Wednesday, March 28, 2007

Hail, Caesar

HBO's Rome has concluded fittingly, with Octavian ascending to be sole ruler of the empire.

The slight bending of history, with them allowing Caesarion to live, is something I really didn't see coming. But now that it's all passed, it makes perfect sense. According to the series' history, Caesarion wasn't Julius's child, but rather Titus Pullo's.

I still have problems with how the series depicted Octavian, especially once Simon Woods took over the role. But I do give props to James Purefoy's portrayal of Antony. Antony had much in common with Pullo. He was a scoundrel and a lech and let his heart rule his brain. But even in drug-addled, debauched haze he still had style to spare.

Vorenus and Pullo humanized this story, and it was, ultimately, their struggles with fatherhood that so accurately reflected this tumultuous history -- and cultural bias -- of Rome. Vorenus died, with only a bastard son, but ultimately the acceptance of his daughter. Maybe a bit heavy-handed that the one who chose loyalty to Antony died while Octavian's pal survived, but yet another reinforcement of the importance of patrimony at this time.

I'm just glad Pullo survived, in grand Titus Pullo fashion, even getting a reward for supposedly killing the young Caesarion. Seeing him walk down the street with his kid reminded me of a scene from "Terminator 2" when Linda Hamilton waxes philosophical about the terminator and what a great father it'd be for her son, because it would never leave him or hurt him or ignore him. It''d always be there for him. And we know that's the sort of father Pullo will be -- except he'll also be a hell of a lot more fun.

It strikes the right chord, because Rome had finally found a fitting father in Octavian Augustus. After bloody, hard-fought, and well-machinated battles to gain control, he then ended up having the longest and most successful rule of any emperor.

But it's through his mother, Atia, that this series really drove the point home. Much like Rome's modern-day equivalent, "The Sopranos," the producers and writers here clearly understood the importance of the patriarchy on the surface. The men dominate and battle, but without the women often having control, they really wouldn't get anywhere. Certainly, at times the women just fucked the shit up for their men -- such as Vorenus's wife's infidelity, and Gaia knocking off Pullo's pregnant wife, and Cleopatra getting Antony to slay himself first.

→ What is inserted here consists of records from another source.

Setup of build 6:
// ALU
module ALU(
    input logic CLK,
    input logic RST,
    input logic ACT,
    input logic[3:0]  OP,
    input logic[1:0]  MOVI,
    input logic[31:0] REG_A,
    input logic[31:0] REG_B,
    input logic[31:0] MEM,
    input logic[31:0] IMM,
    output logic[31:0] DATA,
    output logic       RDY,
    output logic       VLD
);
    typedef enum logic [1:0] {
        INIT,
        FIRST_STAGE,
        MUL_FIRST_STAGE,
        MUL_SECOND_STAGE
    } state_type;
    state_type state_curr;
    state_type state_next;
    logic[31:0] operand_A;
    logic[31:0] operand_B;
    logic[31:0] norm_res;
    logic[31:0] norm_reg;
    logic[63:0] mult_res;
    logic       mult_req;
    always_comb begin
        case (state_curr)
            INIT:
                if (ACT) begin
                    if (mult_req)
                        state_next = MUL_FIRST_STAGE;
                    else
                        state_next = FIRST_STAGE;
                end else
  ...
clock: 8.32 ns
lec_check: 0
abc_area: 0
cap_margin: 20
core_aspect_ratio: 0.88
core_margin: 2
core_utilization: 25
cts_cluster_diameter: 82
gpl_timing_driven: 1
hold_slack_margin: 0.03
max_routing_layer: met4
place_density_lb_addon: 0.21
slew_margin: 20
tns_end_percent: 40
run.sh (not shown) runs the stock make flow with config.mk's settings and CLKGATE_MAP_FILE=.
Build 6 finished all stages; layout check result: FAIL, due to setup timing.
## Diff of input files: build 95 against build 6
- removing ABC_AREA (formerly 0)
- removing PLACE_DENSITY_LB_ADDON (formerly 0.21)
- removing GPL_TIMING_DRIVEN (formerly 1)
- removing CTS_CLUSTER_DIAMETER (formerly 82)
- removing HOLD_SLACK_MARGIN (formerly 0.03)
- changing CORE_UTILIZATION from 25 to 70
- removing CORE_ASPECT_RATIO (formerly 0.88)
- removing MAX_ROUTING_LAYER (formerly met4)
- removing TNS_END_PERCENT (formerly 40)
- changing the clock period (ns, I/O delays scaled along) from 8.32 to 3.56
==> comparison <==
Run status, build 95: aborted in global routing (5_1_grt), error GRT-0116. Diff build 6 -> build 95: post-CTS setup buffer count increased by 7 relative to the old numbers; number of gates resized after cts increased 87. Comparing final weighted congestion in routability-driven placement for build 95 and build 6, the bigger number came from build 95. Of build 95 and build 6, the run reporting the higher area inside the core boundary was build 6. Reported for build 95 and build 6, area fraction in mux cells turned out identical to the last digit. For total number of clock tree sinks, build 6 and build 95 come out practically identical. Build 95 vs. build 6: die area saw a decrease; vertical die dimension shows a reduction of 140 µm; number of clock buffers inserted by TritonCTS closely matched the old numbers.
--- input diff build 95..build 21 ---
- CORE_UTILIZATION: 70 -> 24
- the clock period (ns, I/O delays scaled along): 3.56 -> 16.3
### Flow results
Build 21 reached the final stage; the timing, design-rule and antenna checks on its layout passed.
Looking only at final HPWL from detailed placement, and setting everything else aside, the lower value of build 21 and build 95 goes to build 21.
As far as fraction of registers with async set/reset goes, build 21 and build 95 are indistinguishable; the numbers are identical.
Relative to build 95, die size increased by 120000 µm² in build 21.
Input changes introduced in build 84 (baseline for comparison: build 21):
- MAX_ROUTING_LAYER newly set to met4
- CORE_UTILIZATION changed from 24 to 65
- HOLD_SLACK_MARGIN newly set to -0.1
- CTS_CLUSTER_SIZE newly set to 90
- the clock period (ns, I/O delays scaled along) changed from 16.3 to 8.26
### Flow results
Re global placer's final weighted congestion: build 21 was lower than build 84.
Build 84 does worse than build 21 on post-DP HPWL.
Build 84: it failed during global routing (5_1_grt), and the tool reported GRT-0116.
Of build 21 and build 84, the lower count of standard-cell rows belongs to build 84.
Compared with build 21, in build 84 synthesized cell count was more or less identical, post-CTS setup buffer count went up by 77, post-synthesis share of cell area spent on xor and xnor gates was more or less identical.
Input-level comparison between build 50 and build 84:
- CTS_CLUSTER_SIZE now 59, was 90
- CORE_UTILIZATION now 60, was 65
- HOLD_SLACK_MARGIN no longer set, was -0.1
- SETUP_SLACK_MARGIN now 1.67, previously not set
- the clock period (ns, I/O delays scaled along) now 5.71, was 8.26
Results
- Completing all stages was not enough for build 50: its layout failed the final checks because of setup timing.
- Diff build 50 and build 84: width of the chip higher in build 50
- Build 84 has higher initial core utilization than build 50.
- Of build 50 and build 84, build 50 shows the lower pre-CTS worst setup slack, with build 84 above it.
- Netlist area before placement essentially unchanged between build 84 and build 50.
- The site row count number comes out lower for build 84 vs build 50.
- Build 50 reports a higher die height than build 84 does.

From the start, in this series, it wasn't Octavian who hungered for power. It was his mother, Atia. And she'd stop at nothing to have it. Her lust became Octavian's. On the day of his triumph, Atia wavers between forlorn over the death of her lover, Antony, and bitter over her son's use of her as a pawn to defeat Antony. But there's something deeper gnawing at her as her son takes the throne. Unspoken and not even acknowledged, because the thought is so ridiculous in Roman society: Atia should be queen. Cleopatra was queen of Egypt, but the best Atia could achieve in noble ranks was to be either Antony's wife or Octavian's mother. Atia had perfectly aligned, maneuvered, and politicized to put her men where she wanted them. But she could never have ultimate, or public, control. And the coup de gras was the public humiliation she had to endure when her son sent her to play the fool to her former lover.

While Carmela Soprano sublimates her frustration by fiddling around with spec houses and Livia Soprano raged at being placed in a retirement community, Atia is so fucking distraught over the whole turn of events that she doesn't even want the villa in Capri her son has promised her.

And then, she gets to sit there and watch her son consolidate his power and revel in the adoration from the citizens of Rome -- two things she could never have.


Huge props to Polly Walker for knowing when to chew the scenery and when to lay back in this role. It was deliciously written, and she did it justice.

The whole reason Rome founded a republic was because of the intrinsic problems with a monarchy -- unqualified heirs or a lack of heirs. Julius largely banished the republic when he crowned himself dictator for life, but we all know where that got him. But the republic was still in jeopardy, and that's what set off the whole trouble between Antony and Octavian -- they both saw themselves as Caesar's son. But Caesar named Octavian, and he then had to fight for his birthright to be emperor. Augustus knew the importance of heirs, and that's why he did, indeed, have Caesarion murdered. But Octavian himself didn't have a blood heir, so he adopted Tiberius. And after Tiberius, things really fell to shit as the bloodline got all fucked up and Caligula-Claudius-Nero took the throne.

But in HBO's world, that hardly matters. Rome has its father in Octavian. And Pullo has a son. He may be a motherless son, but after all we've just seen -- and knowing Titus Pullo -- that's really all just as well.